Items from a dataset
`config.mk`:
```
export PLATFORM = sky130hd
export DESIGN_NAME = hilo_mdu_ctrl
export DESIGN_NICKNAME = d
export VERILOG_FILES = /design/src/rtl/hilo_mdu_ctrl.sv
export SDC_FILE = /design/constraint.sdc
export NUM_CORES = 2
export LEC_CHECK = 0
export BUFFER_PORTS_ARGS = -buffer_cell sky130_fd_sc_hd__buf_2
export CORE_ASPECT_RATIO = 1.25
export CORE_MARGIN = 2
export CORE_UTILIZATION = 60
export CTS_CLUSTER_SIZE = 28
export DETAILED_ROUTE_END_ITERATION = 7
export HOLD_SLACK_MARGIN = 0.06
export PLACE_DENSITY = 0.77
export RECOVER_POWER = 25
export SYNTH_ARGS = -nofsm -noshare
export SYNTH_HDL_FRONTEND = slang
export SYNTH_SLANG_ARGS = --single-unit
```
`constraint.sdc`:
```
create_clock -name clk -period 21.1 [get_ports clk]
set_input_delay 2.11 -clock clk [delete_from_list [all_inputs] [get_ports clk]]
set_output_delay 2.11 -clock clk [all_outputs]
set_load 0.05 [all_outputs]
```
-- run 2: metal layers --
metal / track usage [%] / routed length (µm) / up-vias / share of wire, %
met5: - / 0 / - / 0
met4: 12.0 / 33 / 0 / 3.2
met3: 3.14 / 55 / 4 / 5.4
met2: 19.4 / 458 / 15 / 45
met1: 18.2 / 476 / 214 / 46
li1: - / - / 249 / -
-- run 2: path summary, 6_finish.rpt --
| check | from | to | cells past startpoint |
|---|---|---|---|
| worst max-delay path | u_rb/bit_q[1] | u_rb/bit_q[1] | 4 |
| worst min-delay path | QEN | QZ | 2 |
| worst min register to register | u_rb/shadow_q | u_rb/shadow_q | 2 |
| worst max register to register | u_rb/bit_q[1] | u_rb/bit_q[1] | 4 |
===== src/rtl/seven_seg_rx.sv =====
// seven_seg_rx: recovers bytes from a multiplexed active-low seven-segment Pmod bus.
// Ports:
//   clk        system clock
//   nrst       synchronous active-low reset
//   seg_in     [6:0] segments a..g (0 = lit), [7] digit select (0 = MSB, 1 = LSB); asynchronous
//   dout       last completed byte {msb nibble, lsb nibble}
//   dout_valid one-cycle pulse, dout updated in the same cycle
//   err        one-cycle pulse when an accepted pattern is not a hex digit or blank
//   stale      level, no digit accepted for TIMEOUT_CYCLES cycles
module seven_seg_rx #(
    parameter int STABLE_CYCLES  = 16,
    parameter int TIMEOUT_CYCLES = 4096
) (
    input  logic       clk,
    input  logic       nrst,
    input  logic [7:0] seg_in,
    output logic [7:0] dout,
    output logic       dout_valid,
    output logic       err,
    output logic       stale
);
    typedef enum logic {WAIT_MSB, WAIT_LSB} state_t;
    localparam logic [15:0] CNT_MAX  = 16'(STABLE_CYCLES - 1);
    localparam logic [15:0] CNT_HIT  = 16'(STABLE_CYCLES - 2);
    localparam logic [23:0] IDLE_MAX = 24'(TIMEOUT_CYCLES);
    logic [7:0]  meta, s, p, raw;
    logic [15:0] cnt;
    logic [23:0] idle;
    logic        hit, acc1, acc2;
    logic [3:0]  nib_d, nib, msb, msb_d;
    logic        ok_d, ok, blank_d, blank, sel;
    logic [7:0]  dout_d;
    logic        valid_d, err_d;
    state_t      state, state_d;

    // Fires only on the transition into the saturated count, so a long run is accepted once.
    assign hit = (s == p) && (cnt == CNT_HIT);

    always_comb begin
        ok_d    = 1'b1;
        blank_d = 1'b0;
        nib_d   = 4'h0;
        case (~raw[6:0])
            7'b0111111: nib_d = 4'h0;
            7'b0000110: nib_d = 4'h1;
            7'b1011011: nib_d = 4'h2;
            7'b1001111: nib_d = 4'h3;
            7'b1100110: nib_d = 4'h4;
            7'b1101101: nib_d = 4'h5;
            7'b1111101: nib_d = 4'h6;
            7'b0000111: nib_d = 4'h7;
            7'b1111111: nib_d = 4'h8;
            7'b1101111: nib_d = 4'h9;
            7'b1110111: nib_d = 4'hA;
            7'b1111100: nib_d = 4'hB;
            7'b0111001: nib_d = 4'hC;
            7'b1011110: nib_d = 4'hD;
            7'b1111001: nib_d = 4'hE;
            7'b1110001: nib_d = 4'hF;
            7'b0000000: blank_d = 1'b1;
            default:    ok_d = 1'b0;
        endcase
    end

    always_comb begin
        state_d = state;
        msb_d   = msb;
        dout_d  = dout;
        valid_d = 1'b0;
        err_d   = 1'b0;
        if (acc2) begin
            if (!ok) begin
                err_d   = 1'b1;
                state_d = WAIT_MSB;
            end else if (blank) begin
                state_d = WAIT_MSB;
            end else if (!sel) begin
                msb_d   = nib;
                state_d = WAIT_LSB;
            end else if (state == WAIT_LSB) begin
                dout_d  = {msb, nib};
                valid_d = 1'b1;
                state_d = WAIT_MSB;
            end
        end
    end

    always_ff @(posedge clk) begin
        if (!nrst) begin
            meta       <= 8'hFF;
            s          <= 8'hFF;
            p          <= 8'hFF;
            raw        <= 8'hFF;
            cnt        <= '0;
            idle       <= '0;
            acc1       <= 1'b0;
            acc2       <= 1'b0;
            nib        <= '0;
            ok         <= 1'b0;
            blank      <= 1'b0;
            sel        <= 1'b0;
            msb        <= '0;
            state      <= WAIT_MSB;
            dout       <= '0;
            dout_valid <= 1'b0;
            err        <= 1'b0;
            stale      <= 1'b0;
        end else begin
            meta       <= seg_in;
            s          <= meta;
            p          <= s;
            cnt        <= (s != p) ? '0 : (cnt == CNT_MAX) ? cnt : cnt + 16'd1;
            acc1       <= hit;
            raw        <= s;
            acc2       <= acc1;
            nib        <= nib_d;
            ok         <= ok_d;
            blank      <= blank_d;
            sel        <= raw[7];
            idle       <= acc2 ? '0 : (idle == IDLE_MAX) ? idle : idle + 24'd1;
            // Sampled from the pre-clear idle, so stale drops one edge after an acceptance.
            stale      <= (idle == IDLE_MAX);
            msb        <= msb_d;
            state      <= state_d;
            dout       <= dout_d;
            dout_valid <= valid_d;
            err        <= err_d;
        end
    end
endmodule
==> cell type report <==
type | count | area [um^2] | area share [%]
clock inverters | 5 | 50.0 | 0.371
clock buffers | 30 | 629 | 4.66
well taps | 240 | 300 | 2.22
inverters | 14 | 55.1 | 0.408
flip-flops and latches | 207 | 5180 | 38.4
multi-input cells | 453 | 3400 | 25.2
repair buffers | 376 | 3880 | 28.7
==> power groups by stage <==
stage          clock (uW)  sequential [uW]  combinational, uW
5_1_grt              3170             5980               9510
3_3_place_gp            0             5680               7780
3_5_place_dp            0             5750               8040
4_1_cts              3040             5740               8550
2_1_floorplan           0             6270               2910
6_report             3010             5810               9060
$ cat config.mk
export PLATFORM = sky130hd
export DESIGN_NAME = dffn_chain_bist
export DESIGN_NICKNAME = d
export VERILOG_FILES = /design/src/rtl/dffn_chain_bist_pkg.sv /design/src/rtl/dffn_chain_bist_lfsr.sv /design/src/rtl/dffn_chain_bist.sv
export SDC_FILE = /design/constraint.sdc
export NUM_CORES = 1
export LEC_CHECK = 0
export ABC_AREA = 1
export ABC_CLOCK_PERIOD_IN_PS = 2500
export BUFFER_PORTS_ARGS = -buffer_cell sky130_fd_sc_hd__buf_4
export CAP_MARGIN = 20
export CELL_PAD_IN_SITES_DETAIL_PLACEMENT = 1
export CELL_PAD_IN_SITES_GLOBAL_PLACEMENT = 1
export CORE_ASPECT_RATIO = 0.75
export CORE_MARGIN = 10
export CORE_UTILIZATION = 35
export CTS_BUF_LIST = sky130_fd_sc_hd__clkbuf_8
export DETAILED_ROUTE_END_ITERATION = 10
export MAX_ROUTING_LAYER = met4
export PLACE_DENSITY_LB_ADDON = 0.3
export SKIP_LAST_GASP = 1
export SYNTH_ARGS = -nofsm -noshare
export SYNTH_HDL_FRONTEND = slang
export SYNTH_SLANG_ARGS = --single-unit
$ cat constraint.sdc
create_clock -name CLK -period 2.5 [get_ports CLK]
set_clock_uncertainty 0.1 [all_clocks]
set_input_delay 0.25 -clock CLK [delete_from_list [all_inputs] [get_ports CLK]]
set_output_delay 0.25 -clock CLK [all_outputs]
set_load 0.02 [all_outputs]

__Instructions to follow__: With "metal" as the search string, filter the records and return each line that has it.

__Written answer__:
-- run 2: metal layers --
metal / track usage [%] / routed length (µm) / up-vias / share of wire, %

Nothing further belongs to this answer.